Hi AWWWW I sorry to here about your degu hope he's on the mend soon I'm just on here while I can as my net/ pooter is playing up ahhhhh I been missie my pooter friend cos of it screeeam lol what other pets do you have


----------



## Jonesey

Hi Katie and OctodonDegus!

How are you both doing?

Sorry to hear about Degu, is it an ongoing problem or something new? A few weeks ago every dog here was sneezing, the backwards kind and I was told it was because we'd had big winds that had brought up all the dust from the falling leaves and road etc.. Just in case that's helpful.


----------



## OctodonDegus

katie200 said:


> Hi AWWWW I sorry to here about your degu hope he's on the mend soon I'm just on here while I can as my net/ pooter is playing up ahhhhh I been missie my pooter friend cos of it screeeam lol what other pets do you have


3 degus and 3 cats  I'd love more but my money is really tight 

@jonesey, He's got pneumonia so his chances are a little slim but I'm holding out hope - he started sneezing about 4 days ago took him to the vet as soon as I could  poor little thing! They've been in perfect health for 4 and a half years so can't complain, the ill one (Dylan) was the runt of the litter bless him  I was really praying that it was just the hay I bought or something  ugh I just feel like...what if he dies?..I really am trying to prepare myself just in case it happens  I just hope we have caught it soon enough.


----------



## Jonesey

OctodonDegus said:


> 3 degus and 3 cats  I'd love more but my money is really tight
> 
> @jonesey, He's got pneumonia so his chances are a little slim but I'm holding out hope - he started sneezing about 4 days ago took him to the vet as soon as I could  poor little thing! They've been in perfect health for 4 and a half years so can't complain, the ill one (Dylan) was the runt of the litter bless him  I was really praying that it was just the hay I bought or something  ugh I just feel like...what if he dies?..I really am trying to prepare myself just in case it happens  I just hope we have caught it soon enough.

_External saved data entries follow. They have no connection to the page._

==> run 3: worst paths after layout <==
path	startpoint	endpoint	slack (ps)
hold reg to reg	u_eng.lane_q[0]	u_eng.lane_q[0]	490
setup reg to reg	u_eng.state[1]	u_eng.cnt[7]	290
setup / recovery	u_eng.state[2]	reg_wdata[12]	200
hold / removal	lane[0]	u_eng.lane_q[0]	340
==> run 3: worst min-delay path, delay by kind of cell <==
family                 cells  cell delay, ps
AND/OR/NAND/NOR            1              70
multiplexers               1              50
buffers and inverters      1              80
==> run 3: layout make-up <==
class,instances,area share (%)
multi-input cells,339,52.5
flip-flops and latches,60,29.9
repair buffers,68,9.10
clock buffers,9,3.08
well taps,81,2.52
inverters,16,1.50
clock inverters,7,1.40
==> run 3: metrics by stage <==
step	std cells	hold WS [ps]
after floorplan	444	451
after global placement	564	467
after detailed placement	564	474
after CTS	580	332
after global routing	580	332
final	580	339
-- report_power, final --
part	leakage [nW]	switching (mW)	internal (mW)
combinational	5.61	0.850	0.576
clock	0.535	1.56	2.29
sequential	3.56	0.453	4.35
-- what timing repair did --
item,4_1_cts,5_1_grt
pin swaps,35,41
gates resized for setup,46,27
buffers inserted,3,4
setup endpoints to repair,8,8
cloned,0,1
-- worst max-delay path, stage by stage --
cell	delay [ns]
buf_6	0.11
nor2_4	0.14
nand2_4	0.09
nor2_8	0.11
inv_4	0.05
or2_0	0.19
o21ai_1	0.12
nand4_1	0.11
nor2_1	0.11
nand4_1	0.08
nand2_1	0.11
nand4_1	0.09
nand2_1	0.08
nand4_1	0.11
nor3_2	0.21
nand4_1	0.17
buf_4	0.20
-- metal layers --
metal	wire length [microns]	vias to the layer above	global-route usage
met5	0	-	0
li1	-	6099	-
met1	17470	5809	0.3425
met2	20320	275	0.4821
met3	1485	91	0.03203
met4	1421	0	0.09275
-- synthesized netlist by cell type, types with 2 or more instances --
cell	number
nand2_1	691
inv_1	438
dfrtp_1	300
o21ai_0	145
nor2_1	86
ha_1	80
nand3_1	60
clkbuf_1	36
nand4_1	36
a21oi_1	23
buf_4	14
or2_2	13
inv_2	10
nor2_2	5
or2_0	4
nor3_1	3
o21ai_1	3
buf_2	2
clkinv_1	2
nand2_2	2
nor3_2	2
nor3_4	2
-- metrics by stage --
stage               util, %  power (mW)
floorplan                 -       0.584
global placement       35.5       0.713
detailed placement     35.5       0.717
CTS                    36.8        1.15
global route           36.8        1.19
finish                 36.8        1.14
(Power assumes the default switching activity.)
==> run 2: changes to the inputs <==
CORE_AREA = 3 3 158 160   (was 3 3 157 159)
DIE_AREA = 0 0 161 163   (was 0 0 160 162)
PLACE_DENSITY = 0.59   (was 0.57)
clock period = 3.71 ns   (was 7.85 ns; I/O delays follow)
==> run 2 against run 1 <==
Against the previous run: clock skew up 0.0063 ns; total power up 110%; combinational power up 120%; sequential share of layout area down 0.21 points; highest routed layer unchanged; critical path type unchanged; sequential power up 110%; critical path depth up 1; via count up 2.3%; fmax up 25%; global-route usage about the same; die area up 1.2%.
<file path="config.mk">
export PLATFORM = sky130hd
export DESIGN_NAME = irq_coalesce
export DESIGN_NICKNAME = d
export VERILOG_FILES = /design/src/rtl/irq_pkg.sv /design/src/rtl/irq_thr_timer.sv /design/src/rtl/irq_cmpl_defer.sv /design/src/rtl/irq_status.sv /design/src/rtl/irq_coalesce.sv
export SDC_FILE = /design/constraint.sdc
export NUM_CORES = 1
export LEC_CHECK = 0
export BUFFER_PORTS_ARGS = -buffer_cell sky130_fd_sc_hd__buf_4
export CORE_AREA = 2 2 65 67
export DETAILED_ROUTE_END_ITERATION = 10
export DIE_AREA = 0 0 67 69
export GPL_TIMING_DRIVEN = 0
export SLEW_MARGIN = 20
export SYNTH_ARGS = -nofsm -noshare
export SYNTH_HDL_FRONTEND = slang
export SYNTH_SLANG_ARGS = --single-unit
</file>
<file path="constraint.sdc">
create_clock -name clk -period 7 [get_ports clk]
set_input_delay 0.7 -clock clk [delete_from_list [all_inputs] [get_ports clk]]
set_output_delay 0.7 -clock clk [all_outputs]
set_load 0.1 [all_outputs]
</file>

Oh I'm so sorry! That must be awful to go through.  And I'm also very sorry and stupid as I don't understand what degus means. Whatever, he's your pet and you obviously love him very much. So sad for you and I hope he pulls through.


----------



## OctodonDegus

Jonesey said:


> Oh I'm so sorry! That must be awful to go through.  And I'm also very sorry and stupid as I don't understand what degus means. Whatever, he's your pet and you obviously love him very much. So sad for you and I hope he pulls through.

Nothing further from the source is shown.